I had very mixed feelings about this. I acknowledge that, as a white American male, compared to most people in the US and the world, I have a relatively benign position in life. I even accept that due to the accident of my birth, I began life with more advantages than most. If life is a game, then I acknowledge that I started on the easiest setting.  What I could not, (and still cannot) accept, is that I should feel guilty about it.  Guilt implies wrongdoing, and wrongdoing implies a choice between right and wrong. Infants have no understanding of right and wrong, and have not developed the mental faculties to make conscious choices. I cannot be guilty of being a white male, because it is not wrong, and because I had no choice in the matter. 

That means I have nothing to atone for. On the other hand, knowing that just about every other demographic may be “playing life” on a more difficult setting than I am requires that I ask: As an adult with the ability to understand right and wrong and to make conscious choices, what should I do, if anything, about “white privilege?”  I cannot undo history, nor can I change  anyone’s heritage.  I could give money to various causes, but that would have mixed results at best. 
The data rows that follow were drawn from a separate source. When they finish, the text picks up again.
### src/rtl/uart_ctrl_if.sv
// rtl/uart_ctrl_if.sv - simple MMIO read/write port used by uart_ctrl
interface uart_ctrl_if;
   logic [31:0] raddr;
   logic [31:0] rdata;
   logic        rvalid;
   logic [31:0] waddr;
   logic [31:0] wdata;
   logic        wvalid;

   modport master (output raddr, rvalid, waddr, wdata, wvalid, input rdata);
   modport slave  (input raddr, rvalid, waddr, wdata, wvalid, output rdata);
endinterface

### src/rtl/uart_ctrl.sv
// rtl/uart_ctrl.sv - memory-mapped UART with rx/tx FIFOs, sticky status flags and level irq
module uart_fifo #(
   parameter int AW = 6
) (
   input  logic        clk_i,
   input  logic        rst_ni,
   input  logic        push_i,
   input  logic [7:0]  data_i,
   input  logic        pop_i,
   output logic [7:0]  head_o,
   output logic [AW:0] level_o,
   output logic        empty_o,
   output logic        full_o
);
   localparam logic [AW:0] DEPTH = {1'b1, {AW{1'b0}}};

   logic [7:0]    mem_q [2**AW];
   logic [AW-1:0] wptr_q, rptr_q;
   logic [AW:0]   cnt_q;
   logic          do_push, do_pop;

   assign empty_o = (cnt_q == '0);
   assign full_o  = (cnt_q == DEPTH);
   assign do_pop  = pop_i & ~empty_o;
   // a pop on a full FIFO frees the slot the same-cycle push lands in
   assign do_push = push_i & (~full_o | do_pop);
   assign head_o  = mem_q[rptr_q];
   assign level_o = cnt_q;

   always_ff @(posedge clk_i or negedge rst_ni) begin
      if (!rst_ni) begin
         wptr_q <= '0;
         rptr_q <= '0;
         cnt_q  <= '0;
      end else begin
         if (do_push) wptr_q <= wptr_q + 1'b1;
         if (do_pop)  rptr_q <= rptr_q + 1'b1;
         cnt_q <= cnt_q + {{AW{1'b0}}, do_push} - {{AW{1'b0}}, do_pop};
      end
   end

   always_ff @(posedge clk_i) begin
      if (do_push) mem_q[wptr_q] <= data_i;
   end
endmodule

module uart_ctrl #(
   parameter logic [31:0] BASE_ADDR   = 32'ha00003f8,
   parameter int          FIFO_AW     = 6,
   parameter logic [15:0] DEFAULT_DIV = 16'd15
) (
   input  logic       clock_i,
   input  logic       reset_ni,
   uart_ctrl_if.slave bus,
   input  logic       rx_i,
   output logic       tx_o,
   output logic       irq_o
);
   typedef enum logic [2:0] {TX_IDLE, TX_START, TX_DATA, TX_PARITY, TX_STOP} tx_state_e;
   typedef enum logic [2:0] {RX_IDLE, RX_START, RX_DATA, RX_PARITY, RX_STOP, RX_WAIT} rx_state_e;

   logic [31:0] roff, woff, status;
   logic        r_in, w_in, rd_data, wr_data, wr_stat, wr_div, wr_ctrl;
   logic [15:0] div_q, div_d;
   logic [7:0]  ctrl_q, ctrl_d;
   logic [3:0]  flags_q, flags_d;
   logic        irq_q, irq_d;
   logic        set_over, set_frame, set_par, set_drop;
   logic        unused_ok;

   logic [7:0]       rx_head, tx_head;
   logic [FIFO_AW:0] rx_level, tx_level;
   logic             rx_empty, rx_full, tx_empty, tx_full, rx_push, tx_pop;

   tx_state_e   tx_state_q, tx_state_d;
   logic [15:0] tx_cnt_q, tx_cnt_d, tx_div_q, tx_div_d;
   logic [7:0]  tx_sh_q, tx_sh_d;
   logic [2:0]  tx_bit_q, tx_bit_d;
   logic        tx_par_q, tx_par_d, tx_pen_q, tx_pen_d, tx_two_q, tx_two_d, tx_tick;

   rx_state_e   rx_state_q, rx_state_d;
   logic [15:0] rx_cnt_q, rx_cnt_d, rx_div_q, rx_div_d;
   logic [7:0]  rx_sh_q, rx_sh_d;
   logic [2:0]  rx_bit_q, rx_bit_d;
   logic        rx_pen_q, rx_pen_d, rx_odd_q, rx_odd_d, rx_perr_q, rx_perr_d;
   logic        rx_s1_q, rx_s2_q, rx_prev_q, rx_fall, rx_tick, rx_half;

   // subtracting the base keeps the window correct for non-16-aligned BASE_ADDR
   assign roff    = bus.raddr - BASE_ADDR;
   assign woff    = bus.waddr - BASE_ADDR;
   assign r_in    = (roff < 32'd16);
   assign w_in    = (woff < 32'd16);
   assign rd_data = bus.rvalid & r_in & (roff[3:0] == 4'h0);
   assign wr_data = bus.wvalid & w_in & (woff[3:0] == 4'h0);
   assign wr_stat = bus.wvalid & w_in & (woff[3:0] == 4'h4);
   assign wr_div  = bus.wvalid & w_in & (woff[3:0] == 4'h8);
   assign wr_ctrl = bus.wvalid & w_in & (woff[3:0] == 4'hC);
   assign unused_ok = ^bus.wdata[31:16];

   uart_fifo #(.AW(FIFO_AW)) u_rx_fifo (
      .clk_i(clock_i), .rst_ni(reset_ni), .push_i(rx_push), .data_i(rx_sh_q),
      .pop_i(rd_data), .head_o(rx_head), .level_o(rx_level),
      .empty_o(rx_empty), .full_o(rx_full));

   uart_fifo #(.AW(FIFO_AW)) u_tx_fifo (
      .clk_i(clock_i), .rst_ni(reset_ni), .push_i(wr_data), .data_i(bus.wdata[7:0]),
      .pop_i(tx_pop), .head_o(tx_head), .level_o(tx_level),
      .empty_o(tx_empty), .full_o(tx_full));

   always_comb begin
      status = '0;
      status[4:0] = {tx_state_q != TX_IDLE, tx_full, tx_empty, rx_full, rx_empty};
      status[8:5] = flags_q;
      status[16 +: FIFO_AW+1] = rx_level;
      status[24 +: FIFO_AW+1] = tx_level;
   end

   always_comb begin
      bus.rdata = '0;
      if (r_in) begin
         case (roff[3:0])
            4'h0:    bus.rdata = rx_empty ? 32'hff : {24'b0, rx_head};
            4'h4:    bus.rdata = status;
            4'h8:    bus.rdata = {16'b0, div_q};
            4'hC:    bus.rdata = {24'b0, ctrl_q};
            default: bus.rdata = '0;
         endcase
      end
   end

   assign set_over = rx_push & rx_full & ~rd_data;
   assign set_drop = wr_data & tx_full & ~tx_pop;

   always_comb begin
      div_d  = div_q;
      ctrl_d = ctrl_q;
      if (wr_div)  div_d  = (bus.wdata[15:0] < 16'd3) ? 16'd3 : bus.wdata[15:0];
      if (wr_ctrl) ctrl_d = bus.wdata[7:0];
      flags_d = flags_q & ~(wr_stat ? bus.wdata[8:5] : 4'b0);
      flags_d = flags_d | {set_drop, set_par, set_frame, set_over};
      irq_d   = (ctrl_q[5] & ~rx_empty) | (ctrl_q[6] & tx_empty) | (ctrl_q[7] & |flags_q);
   end

   always_ff @(posedge clock_i or negedge reset_ni) begin
      if (!reset_ni) begin
         div_q   <= DEFAULT_DIV;
         ctrl_q  <= 8'h03;
         flags_q <= '0;
         irq_q   <= 1'b0;
      end else begin
         div_q   <= div_d;
         ctrl_q  <= ctrl_d;
         flags_q <= flags_d;
         irq_q   <= irq_d;
      end
   end
   assign irq_o = irq_q;

   assign tx_tick = (tx_cnt_q == tx_div_q);

   always_comb begin
      tx_state_d = tx_state_q;
      tx_cnt_d   = tx_tick ? '0 : tx_cnt_q + 16'd1;
      tx_div_d   = tx_div_q;
      tx_sh_d    = tx_sh_q;
      tx_bit_d   = tx_bit_q;
      tx_par_d   = tx_par_q;
      tx_pen_d   = tx_pen_q;
      tx_two_d   = tx_two_q;
      tx_pop     = 1'b0;
      case (tx_state_q)
         TX_IDLE: begin
            tx_cnt_d = '0;
            if (ctrl_q[1] && !tx_empty) begin
               tx_pop     = 1'b1;
               tx_sh_d    = tx_head;
               tx_div_d   = div_q;
               tx_pen_d   = ctrl_q[2];
               tx_par_d   = ^tx_head ^ ctrl_q[3];
               tx_two_d   = ctrl_q[4];
               tx_bit_d   = '0;
               tx_state_d = TX_START;
            end
         end
         TX_START: if (tx_tick) tx_state_d = TX_DATA;
         TX_DATA: if (tx_tick) begin
            tx_sh_d  = {1'b0, tx_sh_q[7:1]};
            tx_bit_d = tx_bit_q + 3'd1;
            if (tx_bit_q == 3'd7) tx_state_d = tx_pen_q ? TX_PARITY : TX_STOP;
         end
         TX_PARITY: if (tx_tick) tx_state_d = TX_STOP;
         TX_STOP: if (tx_tick) begin
            // two_stop doubles as the "one more stop bit pending" marker
            if (tx_two_q) tx_two_d = 1'b0;
            else          tx_state_d = TX_IDLE;
         end
         default: tx_state_d = TX_IDLE;
      endcase
   end

   always_comb begin
      case (tx_state_q)
         TX_START:  tx_o = 1'b0;
         TX_DATA:   tx_o = tx_sh_q[0];
         TX_PARITY: tx_o = tx_par_q;
         default:   tx_o = 1'b1;
      endcase
   end

   always_ff @(posedge clock_i or negedge reset_ni) begin
      if (!reset_ni) begin
         tx_state_q <= TX_IDLE;
         tx_cnt_q   <= '0;
         tx_div_q   <= DEFAULT_DIV;
         tx_sh_q    <= '0;
         tx_bit_q   <= '0;
         tx_par_q   <= 1'b0;
         tx_pen_q   <= 1'b0;
         tx_two_q   <= 1'b0;
      end else begin
         tx_state_q <= tx_state_d;
         tx_cnt_q   <= tx_cnt_d;
         tx_div_q   <= tx_div_d;
         tx_sh_q    <= tx_sh_d;
         tx_bit_q   <= tx_bit_d;
         tx_par_q   <= tx_par_d;
         tx_pen_q   <= tx_pen_d;
         tx_two_q   <= tx_two_d;
      end
   end

   assign rx_fall = rx_prev_q & ~rx_s2_q;
   assign rx_tick = (rx_cnt_q == rx_div_q);
   assign rx_half = (rx_cnt_q == {1'b0, rx_div_q[15:1]});

   always_comb begin
      rx_state_d = rx_state_q;
      rx_cnt_d   = rx_cnt_q + 16'd1;
      rx_div_d   = rx_div_q;
      rx_sh_d    = rx_sh_q;
      rx_bit_d   = rx_bit_q;
      rx_pen_d   = rx_pen_q;
      rx_odd_d   = rx_odd_q;
      rx_perr_d  = rx_perr_q;
      rx_push    = 1'b0;
      set_frame  = 1'b0;
      set_par    = 1'b0;
      case (rx_state_q)
         RX_IDLE: begin
            rx_cnt_d = '0;
            if (ctrl_q[0] && rx_fall) begin
               rx_div_d   = div_q;
               rx_pen_d   = ctrl_q[2];
               rx_odd_d   = ctrl_q[3];
               rx_perr_d  = 1'b0;
               rx_bit_d   = '0;
               rx_state_d = RX_START;
            end
         end
         RX_START: if (rx_half) begin
            rx_cnt_d   = '0;
            rx_state_d = rx_s2_q ? RX_IDLE : RX_DATA;
         end
         RX_DATA: if (rx_tick) begin
            rx_cnt_d = '0;
            rx_sh_d  = {rx_s2_q, rx_sh_q[7:1]};
            rx_bit_d = rx_bit_q + 3'd1;
            if (rx_bit_q == 3'd7) rx_state_d = rx_pen_q ? RX_PARITY : RX_STOP;
         end
         RX_PARITY: if (rx_tick) begin
            rx_cnt_d   = '0;
            rx_perr_d  = rx_s2_q ^ (^rx_sh_q) ^ rx_odd_q;
            rx_state_d = RX_STOP;
         end
         RX_STOP: if (rx_tick) begin
            rx_cnt_d = '0;
            if (!rx_s2_q) begin
               set_frame  = 1'b1;
               rx_state_d = RX_WAIT;
            end else begin
               set_par    = rx_perr_q;
               rx_push    = ~rx_perr_q;
               rx_state_d = RX_IDLE;
            end
         end
         RX_WAIT: begin
            rx_cnt_d = '0;
            if (rx_s2_q) rx_state_d = RX_IDLE;
         end
         default: rx_state_d = RX_IDLE;
      endcase
   end

   always_ff @(posedge clock_i or negedge reset_ni) begin
      if (!reset_ni) begin
         rx_s1_q    <= 1'b1;
         rx_s2_q    <= 1'b1;
         rx_prev_q  <= 1'b1;
         rx_state_q <= RX_IDLE;
         rx_cnt_q   <= '0;
         rx_div_q   <= DEFAULT_DIV;
         rx_sh_q    <= '0;
         rx_bit_q   <= '0;
         rx_pen_q   <= 1'b0;
         rx_odd_q   <= 1'b0;
         rx_perr_q  <= 1'b0;
      end else begin
         rx_s1_q    <= rx_i;
         rx_s2_q    <= rx_s1_q;
         rx_prev_q  <= rx_s2_q;
         rx_state_q <= rx_state_d;
         rx_cnt_q   <= rx_cnt_d;
         rx_div_q   <= rx_div_d;
         rx_sh_q    <= rx_sh_d;
         rx_bit_q   <= rx_bit_d;
         rx_pen_q   <= rx_pen_d;
         rx_odd_q   <= rx_odd_d;
         rx_perr_q  <= rx_perr_d;
      end
   end
endmodule
### src/flat_wrapper.sv
// flat-port wrapper written by rule: the top's interface ports become plain ports
module uart_ctrl_flat 
#(
   parameter logic [31:0] BASE_ADDR   = 32'ha00003f8,
   parameter int          FIFO_AW     = 6,
   parameter logic [15:0] DEFAULT_DIV = 16'd15
)
  (clock_i, reset_ni, rx_i, tx_o, irq_o, bus_raddr, bus_rvalid, bus_waddr, bus_wdata, bus_wvalid, bus_rdata);
  uart_ctrl_if bus_i ();
  input  logic clock_i;
  input  logic reset_ni;
  input  logic rx_i;
  output logic tx_o;
  output logic irq_o;
  input wire logic [$bits(bus_i.raddr)-1:0] bus_raddr;
  input wire logic [$bits(bus_i.rvalid)-1:0] bus_rvalid;
  input wire logic [$bits(bus_i.waddr)-1:0] bus_waddr;
  input wire logic [$bits(bus_i.wdata)-1:0] bus_wdata;
  input wire logic [$bits(bus_i.wvalid)-1:0] bus_wvalid;
  output wire logic [$bits(bus_i.rdata)-1:0] bus_rdata;
  assign bus_i.raddr = bus_raddr;
  assign bus_i.rvalid = bus_rvalid;
  assign bus_i.waddr = bus_waddr;
  assign bus_i.wdata = bus_wdata;
  assign bus_i.wvalid = bus_wvalid;
  assign bus_rdata = bus_i.rdata;
  uart_ctrl #(.BASE_ADDR(BASE_ADDR), .FIFO_AW(FIFO_AW), .DEFAULT_DIV(DEFAULT_DIV)) u_core (.clock_i(clock_i), .reset_ni(reset_ni), .bus(bus_i), .rx_i(rx_i), .tx_o(tx_o), .irq_o(irq_o));
endmodule
### config.mk
export PLATFORM = sky130hd
export DESIGN_NAME = uart_ctrl_flat
export DESIGN_NICKNAME = d
export VERILOG_FILES = /design/src/rtl/uart_ctrl_if.sv /design/src/rtl/uart_ctrl.sv /design/src/flat_wrapper.sv
export SDC_FILE = /design/constraint.sdc
export NUM_CORES = 1
export LEC_CHECK = 0
export CAP_MARGIN = 20
export CORE_MARGIN = 1.5
export CORE_UTILIZATION = 49
export DETAILED_ROUTE_END_ITERATION = 7
export PLACE_DENSITY = 0.66
export SKIP_CTS_REPAIR_TIMING = 1
export SLEW_MARGIN = 20
export SYNTH_ARGS = -nofsm -noshare
export SYNTH_HDL_FRONTEND = slang
export SYNTH_SLANG_ARGS = --single-unit
export TNS_END_PERCENT = 5
### constraint.sdc
create_clock -name clock_i -period 4.25 [get_ports clock_i]
set_input_delay 0.6375 -clock clock_i [delete_from_list [all_inputs] [get_ports clock_i]]
set_output_delay 0.6375 -clock clock_i [all_outputs]
set_load 0.02 [all_outputs]
==> summary.md <==
| Metric | Value |
|---|---|
| Status | complete, but fails checks |
| Failing checks | negative setup slack |
| Die height | 321.4 um |
| Clock Power Share | 43.6% |
| Crit path to | bus_rdata[4] |
| CP Launch Point | u_core.u_rx_fifo.rptr_q[0] |
| Final worst slack | -0.04876 ns |
| Post-route clock period utilization | 101.1% |
| Vias per cell | 5.918 |
| Routed Antenna Nets | 0 |
| Total GRT Usage | 22.95% |
| CTS tree | built |
| Core area | 0.1003 sq mm |
| Most Used Layer, Global Route | met2 |
| Worst setup SP type | register |
| Hold Path Class | input pin to register |
| Arr. time, crit path | 3.66 ns |
| Pins Over Slew Limit | 0 |
| DRT iter0 DRCs | 2547 |
| IO Port Bufs | 116 |
| Row cnt | 116 |
| GR Util met3 | 3.104% |
| # clock sinks | 1192 |
| H-tree depth | 3 |
| Max VDD drop | 445.5 uV |
| RR Endpoint | u_core.tx_par_q |
| Largest net degree at the start of global routing | 75 |
| Via count | 27880 |
| FF-to-FF Start | u_core.u_tx_fifo.rptr_q[0] |
| Crit Path Class | register to primary output |
| Root buffer cell | clkbuf_16 |
| Layout Skew | 0.05369 ns |
| Peak Freq | 232.6 MHz |
| Mapped cell area | 0.04966 sq mm |
| FF-to-FF setup slack | 0.51 ns |
| Post-Layout Inst Area | 0.05873 sq mm |
| First-pass GRT wire length | 178.2 mm |
| Ys flop type | edfxtp_1 |
| Final Util | 58.56% |
| Inst Count DP | 4469 |
| Fraction of registers with async set/reset | 14.09% |
| Leakage | 18.41 nW |
| Clock Latency Late Sink | 0.73 ns |
| DR WL/cell | 25.23 um |
| Area grow syn2layout | 18.25% |
| Cell internal pwr | 0.01851 W |
| Path depth of the worst reg2reg path | 11 |
| Tmin final | 4.299 ns |
| Register area share after synthesis | 70.42% |
| Max-cap viol count | 0 |
| Worst Path Required | 3.61 ns |
| Relative slew slack | 26.96% |
| Hold WS | 0.3297 ns |
| Number of library cell types mapped by synthesis | 76 |
| ANT cells | 0 |
| Vias in the first global route | 28430 |
| Initial Util | 49.52% |
| CTS clk-pin slew, worst paths | 0.06 ns |
| Number of flops mapped to enable cells by yosys | 1024 |
| HPWL after DPL | 75.87 mm |
| Synthesis-stage register bit count | 1192 |
| Slew @ Worst Pin | 1.096 ns |
| CP max FO | 10 |
| CTS Buf Count | 116 |
| Post-Layout Cell Count | 4711 |
| DP Area | 0.05444 sq mm |
| DRC | 0 |
| Global routing met1 resource utilization | 31.16% |
| Die area | 0.1033 sq mm |
| Sw Pwr | 0.004593 W |
| Routed WL | 118.9 mm |
| Die Wd | 321.4 um |
| Met2 Usage GRT | 38.66% |
| Nets | 3386 |
| Logic pwr share | 1.6% |
| Top Ports | 135 |
| Sw Ratio | 19.88% |
| Synth Area per Inst | 17.35 sq um |
| Clock Path Buffers | 3 |
| Sequential power share | 54.8% |
| Crit. End Element | primary output |
| Unrepaired setup endpoints after global routing | true |
| Yosys Warn Count | 0 |
| Fill cells | 7402 |
| Final Hold Vio Count | 0 |
| PD cells | 393.4 mW/mm^2 |
| Antenna violations before repair | 0 |
| Final setup fails | 2 |
| 1st-pass router iterations | 7 |
| Layout cells sized above 1 | 27.64% |
| RePlAce Congestion | 0.8827 |
| Cell count after synthesis | 2862 |
| Total gr overflow | 0 |
critical path, cell delays in order, from the launching register on:
cell	delay [ns]
dfrtp_4	0.44
buf_12	0.18
clkbuf_16	0.20
buf_4	0.12
mux4_2	0.52
mux4_2	0.54
mux4_2	0.54
o21ai_1	0.14
a21oi_1	0.08
buf_4	0.17
final cells by class:
cell class | instances | area [sq um] | share of cell area (%)
inverter | 42 | 157.7 | 0.2685
sequential | 1192 | 35000 | 59.60
multi-input combinational | 1447 | 13990 | 23.83
timing repair buffer | 456 | 4109 | 6.997
clock inverter | 69 | 651.9 | 1.110
clock buffer | 148 | 3115 | 5.305
tap | 1357 | 1698 | 2.891
worst min path at each step:
stage / start / end / slack [ns] / cells after the start
after global placement: u_core.rx_s1_q / u_core.rx_s2_q / 0.35 / 0
after detailed placement: u_core.rx_s1_q / u_core.rx_s2_q / 0.35 / 0
after CTS: reset_ni / u_core.rx_div_q[8] / -0.08 / 1
final: rx_i / u_core.rx_s1_q / 0.33 / 1
after floorplan: reset_ni / u_core.ctrl_q[2] / 0.34 / 0
after global routing: rx_i / u_core.rx_s1_q / 0.31 / 1
flip-flops by register name, summed over array words and instances, names as in the netlist, 7 cells and up:
register	flops
u_core.u_tx_fifo.level_o	7
u_core.u_tx_fifo.mem_q	512
u_core.u_rx_fifo.level_o	7
u_core.tx_div_q	16
u_core.tx_cnt_q	16
u_core.ctrl_q	8
u_core.tx_sh_q	8
u_core.rx_div_q	16
u_core.u_rx_fifo.mem_q	512
u_core.div_q	16
u_core.rx_sh_q	8
u_core.rx_cnt_q	16
power groups by stage:
stage	clock [W]	sequential (W)	combinational (W)
2_1_floorplan	0	0.0129	0.0000795
3_3_place_gp	0	0.0129	0.000349
3_5_place_dp	0	0.0129	0.000361
4_1_cts	0.0102	0.0126	0.000362
5_1_grt	0.0107	0.0126	0.000404
6_report	0.0101	0.0127	0.000373
cells by family (layout without fill, tap and decap cells):
| family | Yosys count | count (layout) | synth area share, % |
|---|---|---|---|
| AO/OA/AOI/OAI | 264 | 264 | 3.557 |
| XOR/XNOR | 122 | 122 | 2.222 |
| adder cells (fa/ha/maj) | 30 | 30 | 0.7861 |
| buffers and inverters | 224 | 715 | 1.824 |
| flip-flops | 1192 | 1192 | 70.42 |
| multiplexers | 416 | 416 | 14.81 |
| other | 1 | 2 | 0.007551 |
| AND/OR/NAND/NOR | 613 | 613 | 6.364 |
layer usage:
layer	part of all wire (%)	up-vias
met1	41	14420
met3	5.7	212
li1	-	12250
met2	50	998
met5	0	-
met4	3.2	0
through the flow:
| step | worst slack [ns] | setup TNS (ns) | total power (W) |
|---|---|---|---|
| 2_1_floorplan | 0.01092 | 0 | 0.01296 |
| 3_3_place_gp | -0.7850 | -270.71 | 0.01324 |
| 3_5_place_dp | -0.7135 | -307.47 | 0.01325 |
| 4_1_cts | -0.6075 | -14.67 | 0.02324 |
| 5_1_grt | -0.1273 | -0.7080 | 0.02372 |
| 6_report | -0.04876 | -0.09017 | 0.02310 |
cell usage after synthesis (4+ instances only):
library cell | number | area (sq um)
nor3_1 | 106 | 530.5
mux4_2 | 249 | 5608
o31ai_1 | 5 | 37.54
a31oi_1 | 4 | 25.02
and3_1 | 10 | 62.56
nand2b_1 | 17 | 106.4
nand2_1 | 123 | 461.7
o21bai_1 | 4 | 30.03
a211o_1 | 5 | 43.79
o21ai_0 | 43 | 215.2
nand3b_1 | 6 | 45.04
nor2_1 | 112 | 420.4
or3_1 | 17 | 106.4
o311ai_0 | 4 | 35.03
nor2b_1 | 9 | 56.30
xor2_1 | 52 | 455.4
buf_2 | 31 | 155.2
buf_1 | 41 | 153.9
a211oi_1 | 18 | 135.1
clkbuf_1 | 105 | 394.1
a21oi_1 | 62 | 310.3
dfrtp_1 | 151 | 3779
and2_1 | 19 | 118.9
edfxtp_1 | 1024 | 30750
mux2_2 | 58 | 653.1
xnor2_1 | 67 | 586.8
nand4_1 | 22 | 137.6
o221ai_1 | 39 | 341.6
o211ai_1 | 4 | 30.03
o22ai_1 | 40 | 250.2
dfstp_2 | 17 | 446.7
or2_2 | 9 | 56.30
mux2_1 | 4 | 45.04
nand3_1 | 51 | 255.2
or3b_2 | 4 | 35.03
nor4b_1 | 6 | 52.55
inv_1 | 41 | 153.9
a22o_1 | 5 | 43.79
ha_1 | 28 | 350.3
nor4_1 | 83 | 519.3
mux2i_1 | 105 | 1051
cell usage in the layout (no fill, tap or decap), types with 10 or more instances in the layout:
master | Yosys | layout
clkbuf_16 | 0 | 122
buf_4 | 3 | 314
and3_1 | 10 | 10
nor4_1 | 83 | 79
nand2_1 | 123 | 122
clkinv_1 | 0 | 26
clkdlybuf4s50_1 | 0 | 72
clkbuf_1 | 105 | 25
edfxtp_1 | 1024 | 1024
buf_12 | 0 | 22
a211oi_1 | 18 | 18
nor3_1 | 106 | 103
buf_6 | 2 | 10
mux2i_1 | 105 | 105
nand2b_1 | 17 | 16
o21ai_0 | 43 | 33
mux2_2 | 58 | 58
ha_1 | 28 | 26
xor2_1 | 52 | 52
o22ai_1 | 40 | 40
dlymetal6s2s_1 | 0 | 15
mux4_2 | 249 | 249
nand3_1 | 51 | 49
nand4_1 | 22 | 22
dfrtp_1 | 151 | 138
nor2_1 | 112 | 109
clkinv_2 | 0 | 18
or3_1 | 17 | 17
dfstp_2 | 17 | 17
inv_1 | 41 | 41
xnor2_1 | 67 | 67
o221ai_1 | 39 | 39
a21oi_1 | 62 | 60
and2_1 | 19 | 19
Power figures use the tool's default switching activity.
===== config.mk =====
export PLATFORM = sky130hd
export DESIGN_NAME = button_conditioner
export DESIGN_NICKNAME = d
export VERILOG_FILES = /design/src/rtl/btn_pkg.sv /design/src/rtl/sync_2ff.sv /design/src/rtl/button_conditioner.sv
export SDC_FILE = /design/constraint.sdc
export NUM_CORES = 1
export LEC_CHECK = 0
export BUFFER_PORTS_ARGS = -buffer_cell sky130_fd_sc_hd__buf_4
export CORE_MARGIN = 2
export CORE_UTILIZATION = 45
export DETAILED_ROUTE_END_ITERATION = 16
export PLACE_DENSITY = 0.66
export SLEW_MARGIN = 20
export SYNTH_ARGS = -nofsm -noshare
export SYNTH_HDL_FRONTEND = slang
export SYNTH_HIERARCHICAL = 1
export SYNTH_SLANG_ARGS = --single-unit

===== constraint.sdc =====
create_clock -name clk -period 2 [get_ports clk]
set_input_delay 0.2 -clock clk [delete_from_list [all_inputs] [get_ports clk]]
set_output_delay 0.2 -clock clk [all_outputs]
set_load 0.05 [all_outputs]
The answer that I arrived at: Context matters.  While, as whole, white males may get the best “starting position” of any group, all groups are made of individuals, and individual circumstances vary. Some white males had it worse than I did, and some had it better. Likewise, while as a group, Asians, blacks, Hispanics, women, or others might not have had as good a starting position as white men, there are individuals in each cohort that started life out in an even better position than I did. In other words, the answer to “white privilege” is not to feel guilty and attempt to atone for something outside of one’s control, but rather to see and interact with every person as an individual, not as a representative of a demographic group (race, ethnicity, gender, etc.). The best thing anyone can do to create a level playing field is not to dole out compensatory advantages to some members of this or that “underprivileged” group, but simply to not hate or act against others because of their differences – to not purposely be bigoted, prejudiced, misogynistic, homophobic, racist, etc. Instead, respect individuals, and be a proponent of individual rights. Since the smallest possible minority is an individual, individual rights ARE minority rights.